====== AVAILABLE DATA

File: config.mk
export PLATFORM = sky130hd
export DESIGN_NAME = ssdp_top
export DESIGN_NICKNAME = d
export VERILOG_FILES = /design/src/hdl/ssdp_mem.v /design/src/hdl/ssdp_top.v
export VERILOG_INCLUDE_DIRS = /design/src /design/src/hdl
export SDC_FILE = /design/constraint.sdc
export NUM_CORES = 2
export LEC_CHECK = 0
export BUFFER_PORTS_ARGS = -buffer_cell sky130_fd_sc_hd__buf_2
export CORE_UTILIZATION = 57
export CTS_CLUSTER_DIAMETER = 120
export DETAILED_ROUTE_END_ITERATION = 6
export PLACE_DENSITY = 0.77
export SYNTH_ARGS = -nofsm -noshare
export SYNTH_HDL_FRONTEND = slang
export SYNTH_SLANG_ARGS = --single-unit
File: constraint.sdc
create_clock -name SYS_CLK -period 3.15 [get_ports SYS_CLK]
set_input_delay 0.7875 -clock SYS_CLK [delete_from_list [all_inputs] [get_ports SYS_CLK]]
set_output_delay 0.7875 -clock SYS_CLK [all_outputs]
set_load 0.05 [all_outputs]
File: src/hdl/ssdp_defines.vh
// Purpose: constants for the small simple dual-port memory block
// Assumes: one clock domain, 576-bit array
// Notes: shapes are coded as a width select
`ifndef SSDP_DEFINES_VH
`define SSDP_DEFINES_VH
`define SSDP_BITS 576
`define SSDP_ROWS 32
`define SSDP_ROW_W 18
`define SSDP_ADDR_W 9
`define SSDP_DATA_W 18
`define SSDP_SHAPE_W 3
`define SSDP_SHAPE_1 3'h0
`define SSDP_SHAPE_2 3'h1
`define SSDP_SHAPE_4 3'h2
`define SSDP_SHAPE_8 3'h3
`define SSDP_SHAPE_9 3'h4
`define SSDP_SHAPE_16 3'h5
`define SSDP_SHAPE_18 3'h6
`define SSDP_MODE_W 5
`define SSDP_MODE_SDP 5'h01
`define SSDP_MODE_SP 5'h02
`define SSDP_MODE_FIFO 5'h04
`define SSDP_MODE_ROM 5'h08
`define SSDP_MODE_SHIFT 5'h10
`define SSDP_PTR_W 6
`endif

File: src/hdl/ssdp_mem.v
// Purpose: 32 x 18 storage array with registered read data
// Assumes: single clock, bit-level write mask
// Notes: contents start from an init vector; only load, which the top raises in reset, reseeds the array
`timescale 1ns/1ps
`default_nettype none
`include "ssdp_defines.vh"
module ssdp_mem #(
    parameter [`SSDP_BITS-1:0] INIT = {`SSDP_BITS{1'b0}}
) (
    input wire clk,
    input wire load,
    input wire we,
    input wire [4:0] waddr,
    input wire [`SSDP_ROW_W-1:0] wmask,
    input wire [`SSDP_ROW_W-1:0] wdata,
    input wire re,
    input wire [4:0] raddr,
    output reg [`SSDP_ROW_W-1:0] rdata_ff
);
    reg [`SSDP_ROW_W-1:0] mem [0:`SSDP_ROWS-1];
    integer i;
    always @(posedge clk) begin
        // Read before write gives old data on a collision
        if (re) begin
            rdata_ff <= mem[raddr];
        end
        for (i = 0; i < `SSDP_ROWS; i = i + 1) begin
            if (load) begin
                mem[i] <= INIT[i*`SSDP_ROW_W +: `SSDP_ROW_W];
            end else if (we && (waddr == i[4:0])) begin
                mem[i] <= (mem[i] & ~wmask) | (wdata & wmask);
            end
        end
    end
endmodule
`default_nettype wire

File: src/hdl/ssdp_top.v
// Purpose: small simple dual-port memory with RAM, ROM, FIFO and shift modes
// Assumes: inputs synchronous to SYS_CLK; second clock arrives as an enable
// Notes: shapes fold onto one 32 x 18 array by address and bit lane
`timescale 1ns/1ps
`default_nettype none
`include "ssdp_defines.vh"
// Summary of operation
// - The array holds 576 bits; only the x9 and x18 shapes reach all of them, the other shapes use 512.
// - One write port and one read port only, no second read/write port.
// - Mode select: simple dual-port, single-port, FIFO, ROM or shift register.
// - Shapes 512x1 through 32x18 select the word width and depth.
// - RAM and ROM start with preloaded contents until overwritten.
// - Write strobe, data and address registers share the input clock.
// - Read address, read strobe and output registers pick either clock.
// - Read/write clocking or input/output clocking where only output uses clock two.
// - Only the output register can be bypassed; input registers always stay.
module ssdp_top #(
    parameter [`SSDP_BITS-1:0] INIT = {`SSDP_BITS{1'b0}}
) (
    input wire SYS_CLK,
    input wire NRST,
    input wire [`SSDP_MODE_W-1:0] MODE,
    input wire [`SSDP_SHAPE_W-1:0] SHAPE,
    input wire CLK1_EN,
    input wire CLK2_EN,
    input wire RD_ON_CLK2,
    input wire OUT_ON_CLK2,
    input wire OUT_BYPASS,
    input wire OUT_CLR,
    input wire WR_EN,
    input wire [`SSDP_ADDR_W-1:0] WR_ADDR,
    input wire [`SSDP_DATA_W-1:0] WR_DATA,
    input wire RD_EN,
    input wire [`SSDP_ADDR_W-1:0] RD_ADDR,
    output wire [`SSDP_DATA_W-1:0] RD_DATA,
    output wire FIFO_FULL,
    output wire FIFO_EMPTY
);
    reg wen_ff, ren_ff, load_ff, rvalid_ff;
    reg [`SSDP_ADDR_W-1:0] waddr_ff, raddr_ff, rlane_ff;
    reg [`SSDP_DATA_W-1:0] wdata_ff, out_ff;
    reg [`SSDP_PTR_W:0] wptr_ff, rptr_ff;
    reg [`SSDP_PTR_W-1:0] shptr_ff;
    wire [`SSDP_ROW_W-1:0] mem_rdata;
    wire is_rom = (MODE == `SSDP_MODE_ROM);
    wire is_sp = (MODE == `SSDP_MODE_SP);
    wire is_fifo = (MODE == `SSDP_MODE_FIFO);
    wire is_shift = (MODE == `SSDP_MODE_SHIFT);
    // Read side registers follow the chosen clock enable
    wire rd_ce = RD_ON_CLK2 ? CLK2_EN : CLK1_EN;
    wire out_ce = (OUT_ON_CLK2 || RD_ON_CLK2) ? CLK2_EN : CLK1_EN;
    wire [`SSDP_PTR_W:0] fifo_cnt = wptr_ff - rptr_ff;
    wire [`SSDP_PTR_W:0] fifo_depth = (SHAPE == `SSDP_SHAPE_8 || SHAPE == `SSDP_SHAPE_9) ?
                                      7'h40 : 7'h20;
    assign FIFO_FULL = is_fifo && (fifo_cnt == fifo_depth);
    assign FIFO_EMPTY = is_fifo && (fifo_cnt == 7'h00);
    // Effective write/read strobes; ROM blocks writes
    wire wr_req = WR_EN && !is_rom && !(is_fifo && FIFO_FULL);
    wire rd_req = is_shift ? WR_EN : (is_fifo ? (RD_EN && !FIFO_EMPTY) : RD_EN);
    reg [`SSDP_ADDR_W-1:0] nxt_waddr, nxt_raddr;
    always @* begin
        nxt_waddr = WR_ADDR;
        nxt_raddr = is_sp ? WR_ADDR : RD_ADDR;
        if (is_fifo) begin
            nxt_waddr = {3'h0, wptr_ff[`SSDP_PTR_W-1:0]};
            nxt_raddr = {3'h0, rptr_ff[`SSDP_PTR_W-1:0]};
        end else if (is_shift) begin
            nxt_waddr = {3'h0, shptr_ff};
            nxt_raddr = {3'h0, shptr_ff};
        end
    end
    // Input registers always stay in the path
    always @(posedge SYS_CLK) begin
        if (!NRST) begin
            wen_ff <= 1'b0;
            waddr_ff <= 9'h000;
            wdata_ff <= 18'h00000;
            wptr_ff <= 7'h00;
            shptr_ff <= 6'h00;
            load_ff <= 1'b1;
        end else begin
            load_ff <= 1'b0;
            if (CLK1_EN) begin
                wen_ff <= wr_req;
                waddr_ff <= nxt_waddr;
                wdata_ff <= WR_DATA;
                if (is_fifo && wr_req) begin
                    wptr_ff <= wptr_ff + 7'h01;
                end
                if (is_shift && WR_EN) begin
                    shptr_ff <= (shptr_ff + 6'h01) & (fifo_depth[`SSDP_PTR_W-1:0] - 6'h01);
                end
            end else begin
                wen_ff <= 1'b0;
            end
        end
    end
    always @(posedge SYS_CLK) begin
        if (!NRST) begin
            ren_ff <= 1'b0;
            raddr_ff <= 9'h000;
            rptr_ff <= 7'h00;
        end else if (rd_ce) begin
            ren_ff <= rd_req;
            raddr_ff <= nxt_raddr;
            if (is_fifo && rd_req) begin
                rptr_ff <= rptr_ff + 7'h01;
            end
        end else begin
            ren_ff <= 1'b0;
        end
    end
    // Shape maps logical address to row and bit lane of the 32x18 array
    function [4:0] row_of;
        input [`SSDP_SHAPE_W-1:0] s;
        input [`SSDP_ADDR_W-1:0] a;
        begin
            case (s)
                `SSDP_SHAPE_1: row_of = a[8:4];
                `SSDP_SHAPE_2: row_of = a[7:3];
                `SSDP_SHAPE_4: row_of = a[6:2];
                `SSDP_SHAPE_8: row_of = a[5:1];
                `SSDP_SHAPE_9: row_of = a[5:1];
                default: row_of = a[4:0];
            endcase
        end
    endfunction
    function [4:0] lane_of;
        input [`SSDP_SHAPE_W-1:0] s;
        input [`SSDP_ADDR_W-1:0] a;
        begin
            case (s)
                `SSDP_SHAPE_1: lane_of = {1'b0, a[3:0]};
                `SSDP_SHAPE_2: lane_of = {1'b0, a[2:0], 1'b0};
                `SSDP_SHAPE_4: lane_of = {1'b0, a[1:0], 2'h0};
                `SSDP_SHAPE_8: lane_of = a[0] ? 5'h08 : 5'h00;
                `SSDP_SHAPE_9: lane_of = a[0] ? 5'h09 : 5'h00;
                default: lane_of = 5'h00;
            endcase
        end
    endfunction
    function [`SSDP_DATA_W-1:0] wmask_of;
        input [`SSDP_SHAPE_W-1:0] s;
        begin
            case (s)
                `SSDP_SHAPE_1: wmask_of = 18'h00001;
                `SSDP_SHAPE_2: wmask_of = 18'h00003;
                `SSDP_SHAPE_4: wmask_of = 18'h0000F;
                `SSDP_SHAPE_8: wmask_of = 18'h000FF;
                `SSDP_SHAPE_9: wmask_of = 18'h001FF;
                `SSDP_SHAPE_16: wmask_of = 18'h0FFFF;
                default: wmask_of = 18'h3FFFF;
            endcase
        end
    endfunction
    wire [4:0] wlane = lane_of(SHAPE, waddr_ff);
    wire [`SSDP_DATA_W-1:0] wmask = wmask_of(SHAPE) << wlane;
    wire [`SSDP_DATA_W-1:0] wshift = wdata_ff << wlane;
    // Array stays intact under clear; reset raises the load, which reseeds it from INIT
    ssdp_mem #(.INIT(INIT)) u_mem (
        .clk(SYS_CLK),
        .load(load_ff),
        .we(wen_ff),
        .waddr(row_of(SHAPE, waddr_ff)),
        .wmask(wmask),
        .wdata(wshift),
        .re(ren_ff),
        .raddr(row_of(SHAPE, raddr_ff)),
        .rdata_ff(mem_rdata)
    );
    always @(posedge SYS_CLK) begin
        if (!NRST) begin
            rlane_ff <= 9'h000;
            rvalid_ff <= 1'b0;
        end else begin
            rvalid_ff <= ren_ff;
            if (ren_ff) begin
                rlane_ff <= {4'h0, lane_of(SHAPE, raddr_ff)};
            end
        end
    end
    wire [`SSDP_DATA_W-1:0] rword = (mem_rdata >> rlane_ff[4:0]) & wmask_of(SHAPE);
    always @(posedge SYS_CLK) begin
        if (!NRST || OUT_CLR) begin
            out_ff <= 18'h00000;
        end else if (out_ce && rvalid_ff) begin
            out_ff <= rword;
        end
    end
    // Bypass exposes the array read word one stage earlier
    assign RD_DATA = OUT_BYPASS ? (OUT_CLR ? 18'h00000 : rword) : out_ff;
endmodule
`default_nettype wire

============

*YOUR GOAL:*
Return, with no change at all, every line in the entries above from the line containing "default: lane_of = 5'h00;" through the line containing "one stage earlier".

*RESULT FOR THIS TASK:*
                default: lane_of = 5'h00;
            endcase
        end
    endfunction
    function [`SSDP_DATA_W-1:0] wmask_of;
        input [`SSDP_SHAPE_W-1:0] s;
        begin
            case (s)
                `SSDP_SHAPE_1: wmask_of = 18'h00001;
                `SSDP_SHAPE_2: wmask_of = 18'h00003;
                `SSDP_SHAPE_4: wmask_of = 18'h0000F;
                `SSDP_SHAPE_8: wmask_of = 18'h000FF;
                `SSDP_SHAPE_9: wmask_of = 18'h001FF;
                `SSDP_SHAPE_16: wmask_of = 18'h0FFFF;
                default: wmask_of = 18'h3FFFF;
            endcase
        end
    endfunction
    wire [4:0] wlane = lane_of(SHAPE, waddr_ff);
    wire [`SSDP_DATA_W-1:0] wmask = wmask_of(SHAPE) << wlane;
    wire [`SSDP_DATA_W-1:0] wshift = wdata_ff << wlane;
    // Array stays intact under clear; reset raises the load, which reseeds it from INIT
    ssdp_mem #(.INIT(INIT)) u_mem (
        .clk(SYS_CLK),
        .load(load_ff),
        .we(wen_ff),
        .waddr(row_of(SHAPE, waddr_ff)),
        .wmask(wmask),
        .wdata(wshift),
        .re(ren_ff),
        .raddr(row_of(SHAPE, raddr_ff)),
        .rdata_ff(mem_rdata)
    );
    always @(posedge SYS_CLK) begin
        if (!NRST) begin
            rlane_ff <= 9'h000;
            rvalid_ff <= 1'b0;
        end else begin
            rvalid_ff <= ren_ff;
            if (ren_ff) begin
                rlane_ff <= {4'h0, lane_of(SHAPE, raddr_ff)};
            end
        end
    end
    wire [`SSDP_DATA_W-1:0] rword = (mem_rdata >> rlane_ff[4:0]) & wmask_of(SHAPE);
    always @(posedge SYS_CLK) begin
        if (!NRST || OUT_CLR) begin
            out_ff <= 18'h00000;
        end else if (out_ce && rvalid_ff) begin
            out_ff <= rword;
        end
    end
    // Bypass exposes the array read word one stage earlier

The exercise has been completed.